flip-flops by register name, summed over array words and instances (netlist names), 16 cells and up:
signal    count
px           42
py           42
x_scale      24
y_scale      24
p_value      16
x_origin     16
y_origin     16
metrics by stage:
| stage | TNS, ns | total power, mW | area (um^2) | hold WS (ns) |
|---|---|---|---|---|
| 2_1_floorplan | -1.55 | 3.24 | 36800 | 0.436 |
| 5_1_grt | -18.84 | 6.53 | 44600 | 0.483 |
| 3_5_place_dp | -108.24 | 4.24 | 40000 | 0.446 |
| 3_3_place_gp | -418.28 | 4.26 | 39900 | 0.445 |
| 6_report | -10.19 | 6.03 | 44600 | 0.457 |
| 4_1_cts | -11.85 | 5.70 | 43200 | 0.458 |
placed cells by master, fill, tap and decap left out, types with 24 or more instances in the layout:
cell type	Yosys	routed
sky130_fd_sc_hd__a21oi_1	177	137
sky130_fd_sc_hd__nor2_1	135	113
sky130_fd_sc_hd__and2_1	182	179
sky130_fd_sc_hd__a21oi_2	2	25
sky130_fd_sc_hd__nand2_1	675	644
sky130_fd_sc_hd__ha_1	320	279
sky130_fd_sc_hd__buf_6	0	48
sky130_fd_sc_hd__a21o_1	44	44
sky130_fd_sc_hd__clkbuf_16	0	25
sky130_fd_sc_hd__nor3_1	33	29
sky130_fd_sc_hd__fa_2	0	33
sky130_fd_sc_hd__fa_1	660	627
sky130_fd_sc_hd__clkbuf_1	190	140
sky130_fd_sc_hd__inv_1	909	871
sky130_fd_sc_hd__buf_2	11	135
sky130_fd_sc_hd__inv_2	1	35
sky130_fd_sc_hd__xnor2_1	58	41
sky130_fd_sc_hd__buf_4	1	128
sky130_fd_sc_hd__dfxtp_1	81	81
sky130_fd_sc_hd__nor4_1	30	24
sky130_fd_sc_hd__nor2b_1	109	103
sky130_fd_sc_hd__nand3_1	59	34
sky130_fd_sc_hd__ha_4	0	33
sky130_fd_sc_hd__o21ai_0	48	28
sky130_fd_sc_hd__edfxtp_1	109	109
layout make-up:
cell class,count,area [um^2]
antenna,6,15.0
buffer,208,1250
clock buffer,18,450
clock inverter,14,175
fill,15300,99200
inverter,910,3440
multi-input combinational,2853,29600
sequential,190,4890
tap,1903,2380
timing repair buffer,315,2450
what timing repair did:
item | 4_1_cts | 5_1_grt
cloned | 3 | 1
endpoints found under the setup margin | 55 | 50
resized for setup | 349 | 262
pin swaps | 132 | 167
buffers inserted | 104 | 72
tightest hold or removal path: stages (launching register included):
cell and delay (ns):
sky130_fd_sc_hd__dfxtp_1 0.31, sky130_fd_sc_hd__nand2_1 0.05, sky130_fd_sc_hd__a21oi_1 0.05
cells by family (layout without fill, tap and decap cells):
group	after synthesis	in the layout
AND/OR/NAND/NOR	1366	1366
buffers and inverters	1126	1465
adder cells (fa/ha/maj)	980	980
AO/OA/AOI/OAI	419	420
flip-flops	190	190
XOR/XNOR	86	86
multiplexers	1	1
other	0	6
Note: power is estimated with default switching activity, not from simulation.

————————

What needs to be done – Reprint the entries above in full, exactly as they are.

Solution –
flip-flops by register name, summed over array words and instances (netlist names), 16 cells and up:
signal    count
px           42
py           42
x_scale      24
y_scale      24
p_value      16
x_origin     16
y_origin     16
metrics by stage:
| stage | TNS, ns | total power, mW | area (um^2) | hold WS (ns) |
|---|---|---|---|---|
| 2_1_floorplan | -1.55 | 3.24 | 36800 | 0.436 |
| 5_1_grt | -18.84 | 6.53 | 44600 | 0.483 |
| 3_5_place_dp | -108.24 | 4.24 | 40000 | 0.446 |
| 3_3_place_gp | -418.28 | 4.26 | 39900 | 0.445 |
| 6_report | -10.19 | 6.03 | 44600 | 0.457 |
| 4_1_cts | -11.85 | 5.70 | 43200 | 0.458 |
placed cells by master, fill, tap and decap left out, types with 24 or more instances in the layout:
cell type	Yosys	routed
sky130_fd_sc_hd__a21oi_1	177	137
sky130_fd_sc_hd__nor2_1	135	113
sky130_fd_sc_hd__and2_1	182	179
sky130_fd_sc_hd__a21oi_2	2	25
sky130_fd_sc_hd__nand2_1	675	644
sky130_fd_sc_hd__ha_1	320	279
sky130_fd_sc_hd__buf_6	0	48
sky130_fd_sc_hd__a21o_1	44	44
sky130_fd_sc_hd__clkbuf_16	0	25
sky130_fd_sc_hd__nor3_1	33	29
sky130_fd_sc_hd__fa_2	0	33
sky130_fd_sc_hd__fa_1	660	627
sky130_fd_sc_hd__clkbuf_1	190	140
sky130_fd_sc_hd__inv_1	909	871
sky130_fd_sc_hd__buf_2	11	135
sky130_fd_sc_hd__inv_2	1	35
sky130_fd_sc_hd__xnor2_1	58	41
sky130_fd_sc_hd__buf_4	1	128
sky130_fd_sc_hd__dfxtp_1	81	81
sky130_fd_sc_hd__nor4_1	30	24
sky130_fd_sc_hd__nor2b_1	109	103
sky130_fd_sc_hd__nand3_1	59	34
sky130_fd_sc_hd__ha_4	0	33
sky130_fd_sc_hd__o21ai_0	48	28
sky130_fd_sc_hd__edfxtp_1	109	109
layout make-up:
cell class,count,area [um^2]
antenna,6,15.0
buffer,208,1250
clock buffer,18,450
clock inverter,14,175
fill,15300,99200
inverter,910,3440
multi-input combinational,2853,29600
sequential,190,4890
tap,1903,2380
timing repair buffer,315,2450
what timing repair did:
item | 4_1_cts | 5_1_grt
cloned | 3 | 1
endpoints found under the setup margin | 55 | 50
resized for setup | 349 | 262
pin swaps | 132 | 167
buffers inserted | 104 | 72
tightest hold or removal path: stages (launching register included):
cell and delay (ns):
sky130_fd_sc_hd__dfxtp_1 0.31, sky130_fd_sc_hd__nand2_1 0.05, sky130_fd_sc_hd__a21oi_1 0.05
cells by family (layout without fill, tap and decap cells):
group	after synthesis	in the layout
AND/OR/NAND/NOR	1366	1366
buffers and inverters	1126	1465
adder cells (fa/ha/maj)	980	980
AO/OA/AOI/OAI	419	420
flip-flops	190	190
XOR/XNOR	86	86
multiplexers	1	1
other	0	6
Note: power is estimated with default switching activity, not from simulation.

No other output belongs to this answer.